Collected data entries
* * * * *
**src/rtl/mux_stream_pkg.sv**
```systemverilog
// Shared types for the N:1 streaming mux: arbitration FSM states and index-width helper.
package mux_stream_pkg;

  typedef enum logic {
    IDLE = 1'b0,
    LOCK = 1'b1
  } state_e;

  function automatic int sel_w(input int num_ch);
    return (num_ch > 1) ? $clog2(num_ch) : 1;
  endfunction

endpackage

```
**src/rtl/rr_arbiter_nto1.sv**
```systemverilog
// Round-robin pick: first valid channel after ptr_i with wrap-around; combinational, 0 cycles.
// No backpressure of its own; the caller only samples the grant while idle.
module rr_arbiter_nto1
  import mux_stream_pkg::*;
#(
  parameter  int NUM_CH = 4,
  localparam int SEL_W  = sel_w(NUM_CH)
) (
  input  logic [NUM_CH-1:0] valid_i,
  input  logic [SEL_W-1:0]  ptr_i,
  output logic              gnt_vld_o,
  output logic [SEL_W-1:0]  gnt_idx_o
);

  logic [SEL_W-1:0] idx;

  // Walk from the farthest candidate back to ptr+1 so the nearest valid one wins.
  always_comb begin
    gnt_vld_o = 1'b0;
    gnt_idx_o = '0;
    idx       = '0;
    for (int i = NUM_CH; i >= 1; i--) begin
      idx = SEL_W'((int'(ptr_i) + i) % NUM_CH);
      if (valid_i[idx]) begin
        gnt_vld_o = 1'b1;
        gnt_idx_o = idx;
      end
    end
  end

endmodule

```
**src/rtl/mux_stream_nto1.sv**
```systemverilog
// N:1 packet-locked stream mux with registered output; 1 cycle arbitration, 1 cycle in->out.
// in_ready of the locked channel follows the output slot (!out_valid || out_ready).
module mux_stream_nto1
  import mux_stream_pkg::*;
#(
  parameter  int NUM_CH = 4,
  parameter  int DATA_W = 8,
  localparam int SEL_W  = sel_w(NUM_CH)
) (
  input  logic                     clk,
  input  logic                     rst_n,
  input  logic                     mode,
  input  logic [SEL_W-1:0]         sel,
  input  logic [NUM_CH*DATA_W-1:0] in_data,
  input  logic [NUM_CH-1:0]        in_valid,
  input  logic [NUM_CH-1:0]        in_last,
  output logic [NUM_CH-1:0]        in_ready,
  output logic [DATA_W-1:0]        out_data,
  output logic                     out_valid,
  output logic                     out_last,
  input  logic                     out_ready,
  output logic [SEL_W-1:0]         cur_ch,
  output logic                     busy
);

  state_e              state_q, state_d;
  logic [SEL_W-1:0]    cur_ch_q, cur_ch_d;
  logic [SEL_W-1:0]    rr_ptr_q, rr_ptr_d;
  logic                busy_q, busy_d;
  logic [DATA_W-1:0]   out_data_q, out_data_d;
  logic                out_valid_q, out_valid_d;
  logic                out_last_q, out_last_d;

  logic [DATA_W-1:0]   ch_data [NUM_CH];
  logic [NUM_CH-1:0]   sel_oh, cur_oh;
  logic                man_vld, rr_vld, slot_free, beat_vld, beat_last, accept;
  logic [SEL_W-1:0]    rr_idx;

  for (genvar g = 0; g < NUM_CH; g++) begin : g_unpack
    assign ch_data[g] = in_data[g*DATA_W +: DATA_W];
  end

  // An out-of-range sel shifts the bit out entirely, so it can never grant.
  assign sel_oh    = {{(NUM_CH-1){1'b0}}, 1'b1} << sel;
  assign cur_oh    = {{(NUM_CH-1){1'b0}}, 1'b1} << cur_ch_q;
  assign man_vld   = |(in_valid & sel_oh);
  assign slot_free = !out_valid_q || out_ready;
  assign beat_vld  = |(in_valid & cur_oh);
  assign beat_last = |(in_last & cur_oh);
  assign accept    = (state_q == LOCK) && slot_free && beat_vld;

  rr_arbiter_nto1 #(
    .NUM_CH(NUM_CH)
  ) u_rr_arb (
    .valid_i  (in_valid),
    .ptr_i    (rr_ptr_q),
    .gnt_vld_o(rr_vld),
    .gnt_idx_o(rr_idx)
  );

  always_comb begin
    state_d     = state_q;
    cur_ch_d    = cur_ch_q;
    busy_d      = busy_q;
    rr_ptr_d    = rr_ptr_q;
    in_ready    = '0;
    out_data_d  = out_data_q;
    out_valid_d = out_valid_q;
    out_last_d  = out_last_q;

    if (out_valid_q && out_ready) begin
      out_valid_d = 1'b0;
    end

    case (state_q)
      IDLE: begin
        if (mode ? rr_vld : man_vld) begin
          cur_ch_d = mode ? rr_idx : sel;
          busy_d   = 1'b1;
          state_d  = LOCK;
        end
      end
      LOCK: begin
        if (slot_free) begin
          in_ready = cur_oh;
        end
        if (accept) begin
          out_data_d  = ch_data[cur_ch_q];
          out_last_d  = beat_last;
          out_valid_d = 1'b1;
          if (beat_last) begin
            rr_ptr_d = cur_ch_q;
            busy_d   = 1'b0;
            state_d  = IDLE;
          end
        end
      end
    endcase
  end

  always_ff @(posedge clk or negedge rst_n) begin
    if (!rst_n) begin
      state_q  <= IDLE;
      cur_ch_q <= '0;
      busy_q   <= 1'b0;
      rr_ptr_q <= SEL_W'(NUM_CH - 1);
    end else begin
      state_q  <= state_d;
      cur_ch_q <= cur_ch_d;
      busy_q   <= busy_d;
      rr_ptr_q <= rr_ptr_d;
    end
  end

  always_ff @(posedge clk or negedge rst_n) begin
    if (!rst_n) begin
      out_data_q  <= '0;
      out_valid_q <= 1'b0;
      out_last_q  <= 1'b0;
    end else begin
      out_data_q  <= out_data_d;
      out_valid_q <= out_valid_d;
      out_last_q  <= out_last_d;
    end
  end

  assign out_data  = out_data_q;
  assign out_valid = out_valid_q;
  assign out_last  = out_last_q;
  assign cur_ch    = cur_ch_q;
  assign busy      = busy_q;

endmodule

```
**config.mk**
```make
export PLATFORM = sky130hd
export DESIGN_NAME = mux_stream_nto1
export DESIGN_NICKNAME = d
export VERILOG_FILES = /design/src/rtl/mux_stream_pkg.sv /design/src/rtl/rr_arbiter_nto1.sv /design/src/rtl/mux_stream_nto1.sv
export SDC_FILE = /design/constraint.sdc
export NUM_CORES = 1
export LEC_CHECK = 0
export ABC_CLOCK_PERIOD_IN_PS = 2400
export CORE_MARGIN = 8
export CORE_UTILIZATION = 40
export DETAILED_ROUTE_END_ITERATION = 10
export PLACE_DENSITY = 0.85
export SLEW_MARGIN = 40
export SYNTH_ARGS = -nofsm -noshare
export SYNTH_HDL_FRONTEND = slang
export SYNTH_SLANG_ARGS = --single-unit
```
**constraint.sdc**
```tcl
create_clock -name clk -period 2.4 [get_ports clk]
set_input_delay 0.6 -clock clk [delete_from_list [all_inputs] [get_ports clk]]
set_output_delay 0.6 -clock clk [all_outputs]
set_load 0.02 [all_outputs]
```
==> impl_metrics.tcl <==
set metrics [dict create \
    synthCells 80 \
    worst_slew_pin_slew_ps 705.5 \
    final_nets 195 \
    hold_buffers 0 \
    max_slew_margin_pct 52.82 \
    synth_largest_area_cell "dfrtp_1" \
    fmax_ghz 0.4240 \
    combPwrFrac_pct 62.5 \
    sequentialPowerShare_pct 28.4 \
    clkTransAtPathRegs_ps 90 \
    cts_buffers 3 \
    vdd_drop_max_uv 656.5 \
    crit_required_ps 1800 \
    internal-power_uw 1209 \
    synthTopCellsByArea "dfrtp_1, mux4_2, mux2_2" \
    power_switching_uw 749.6 \
    slowest_stage "clkdlybuf4s50_1" \
    maxCapViolCount 0 \
    initial_core_util_pct 42.37 \
    grt.total_usage_pct 14.56 \
    fin_crit_sh_pct 98.27 \
    power_density_mw_per_mm2 1120 \
    worstSetupPathType "primary input to output port" \
    ys_types 29 \
    cts_tree "done" \
    ant_nets 0 \
    rsz0062_at_grt "no" \
    fin_skew_ps 3.849 \
    io_pins 63 \
    hold_viol 0 \
    wl_per_cell_um 18.44 \
    p_sw_share_pct 38.28 \
    synth_warnings 0 \
    drt_wl_total_um 3282 \
    grt_pass1_vias 984 \
    layout_common_cells "clkdlybuf4s50_1, dfrtp_1, mux2_2, mux4_2" \
    diodes 0 \
    place_congestion 0.8133 \
    fin_tns_setup_ps 0 \
    yosysSeqAreaShare_pct 38.38 \
    syn-cell-area_mm2 0.001050 \
    layout_commonest_cell "clkdlybuf4s50_1" \
    arrival_ps 1760 \
    syn_avg_cell_area_um2 13.12 \
    layout-drive-gt1-share_pct 27.03 \
    path_cells "clkdlybuf4s50_1 -> nand2b_1 -> and2_4 -> and3_1 -> clkdlybuf4s15_2" \
    core_region_area_mm2 0.002477 \
    clk_latency_ps 280 \
    timing.hold.ws_ps 484.6 \
    clk_path_buf_depth 2 \
    grt_antenna_before_repair 0 \
    fp-row-count 18 \
    dp_slack_ps -391.9 \
    critPathCaptureType "output port" \
    finalMaxSlewViolations 0 \
    die_width_um 67.23 \
    hold_class "flip-flop to flip-flop" \
    post-route-drc-count 0 \
    grt_pass1_wl_um 5043 \
    syn_to_final_growth_pct 66.51 \
    grt_overflow 0 \
    dpl-instance-area_mm2 0.001722 \
    finalSetupViolations 0 \
    post-route-util_pct 70.56 \
    synth-seq-cells 16 \
    clkPwrFrac_pct 9.1 \
    clock-root-buffer "clkbuf_4" \
    die_area_mm2 0.004520 \
    layout_min_cycle_time_ps 2359 \
    worst_slack_ps 41.41 \
    crit_fanout 5 \
    cp_slowest_stage_delay_ps 450 \
    synth_top_area_share_pct 33.37 \
    portBuffers 62 \
    dp_hpwl_um 2760 \
    via_per_inst 5.528 \
    cts_sinks 16 \
    final_area_mm2 0.001748 \
    drtIter0Drc 32 \
    drt-pass1-iter-count 4 \
    die_h_um 67.23 \
    critPathLaunchType "primary input" \
    syn_nets 126 \
    htree_levels 1 \
    grt_max_degree 17 \
    p_leak_uw 0.0007156 \
    status "complete, no violations" \
    dr_total_vias 984 \
]
==> synth_stat cells <==
master	n
nand3b_1	2
buf_6	2
nor3b_1	1
o21ai_0	1
nand3_2	1
nand2b_1	3
or4b_1	1
a2bb2oi_1	1
a311o_1	1
nand2_1	6
clkbuf_1	1
o22ai_1	1
nor2_1	4
and3_1	1
a21o_1	3
mux4_2	9
a31oi_1	2
inv_1	3
mux2_2	10
a211o_1	1
a21boi_0	1
dfstp_2	2
nand3_4	1
a21oi_1	3
o221a_2	1
and2_1	1
buf_2	1
dfrtp_1	14
mux4_1	2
* * * * *
▶ _EXERCISE DETAILS_: Transcribe the lines above between the line holding "initial_core_util_pct 42.37 \" and the line holding "post-route-util_pct 70.56 \", inclusive, exactly as they stand and with nothing added.

▶ _RESULT_:
    initial_core_util_pct 42.37 \
    grt.total_usage_pct 14.56 \
    fin_crit_sh_pct 98.27 \
    power_density_mw_per_mm2 1120 \
    worstSetupPathType "primary input to output port" \
    ys_types 29 \
    cts_tree "done" \
    ant_nets 0 \
    rsz0062_at_grt "no" \
    fin_skew_ps 3.849 \
    io_pins 63 \
    hold_viol 0 \
    wl_per_cell_um 18.44 \
    p_sw_share_pct 38.28 \
    synth_warnings 0 \
    drt_wl_total_um 3282 \
    grt_pass1_vias 984 \
    layout_common_cells "clkdlybuf4s50_1, dfrtp_1, mux2_2, mux4_2" \
    diodes 0 \
    place_congestion 0.8133 \
    fin_tns_setup_ps 0 \
    yosysSeqAreaShare_pct 38.38 \
    syn-cell-area_mm2 0.001050 \
    layout_commonest_cell "clkdlybuf4s50_1" \
    arrival_ps 1760 \
    syn_avg_cell_area_um2 13.12 \
    layout-drive-gt1-share_pct 27.03 \
    path_cells "clkdlybuf4s50_1 -> nand2b_1 -> and2_4 -> and3_1 -> clkdlybuf4s15_2" \
    core_region_area_mm2 0.002477 \
    clk_latency_ps 280 \
    timing.hold.ws_ps 484.6 \
    clk_path_buf_depth 2 \
    grt_antenna_before_repair 0 \
    fp-row-count 18 \
    dp_slack_ps -391.9 \
    critPathCaptureType "output port" \
    finalMaxSlewViolations 0 \
    die_width_um 67.23 \
    hold_class "flip-flop to flip-flop" \
    post-route-drc-count 0 \
    grt_pass1_wl_um 5043 \
    syn_to_final_growth_pct 66.51 \
    grt_overflow 0 \
    dpl-instance-area_mm2 0.001722 \
    finalSetupViolations 0 \
    post-route-util_pct 70.56 \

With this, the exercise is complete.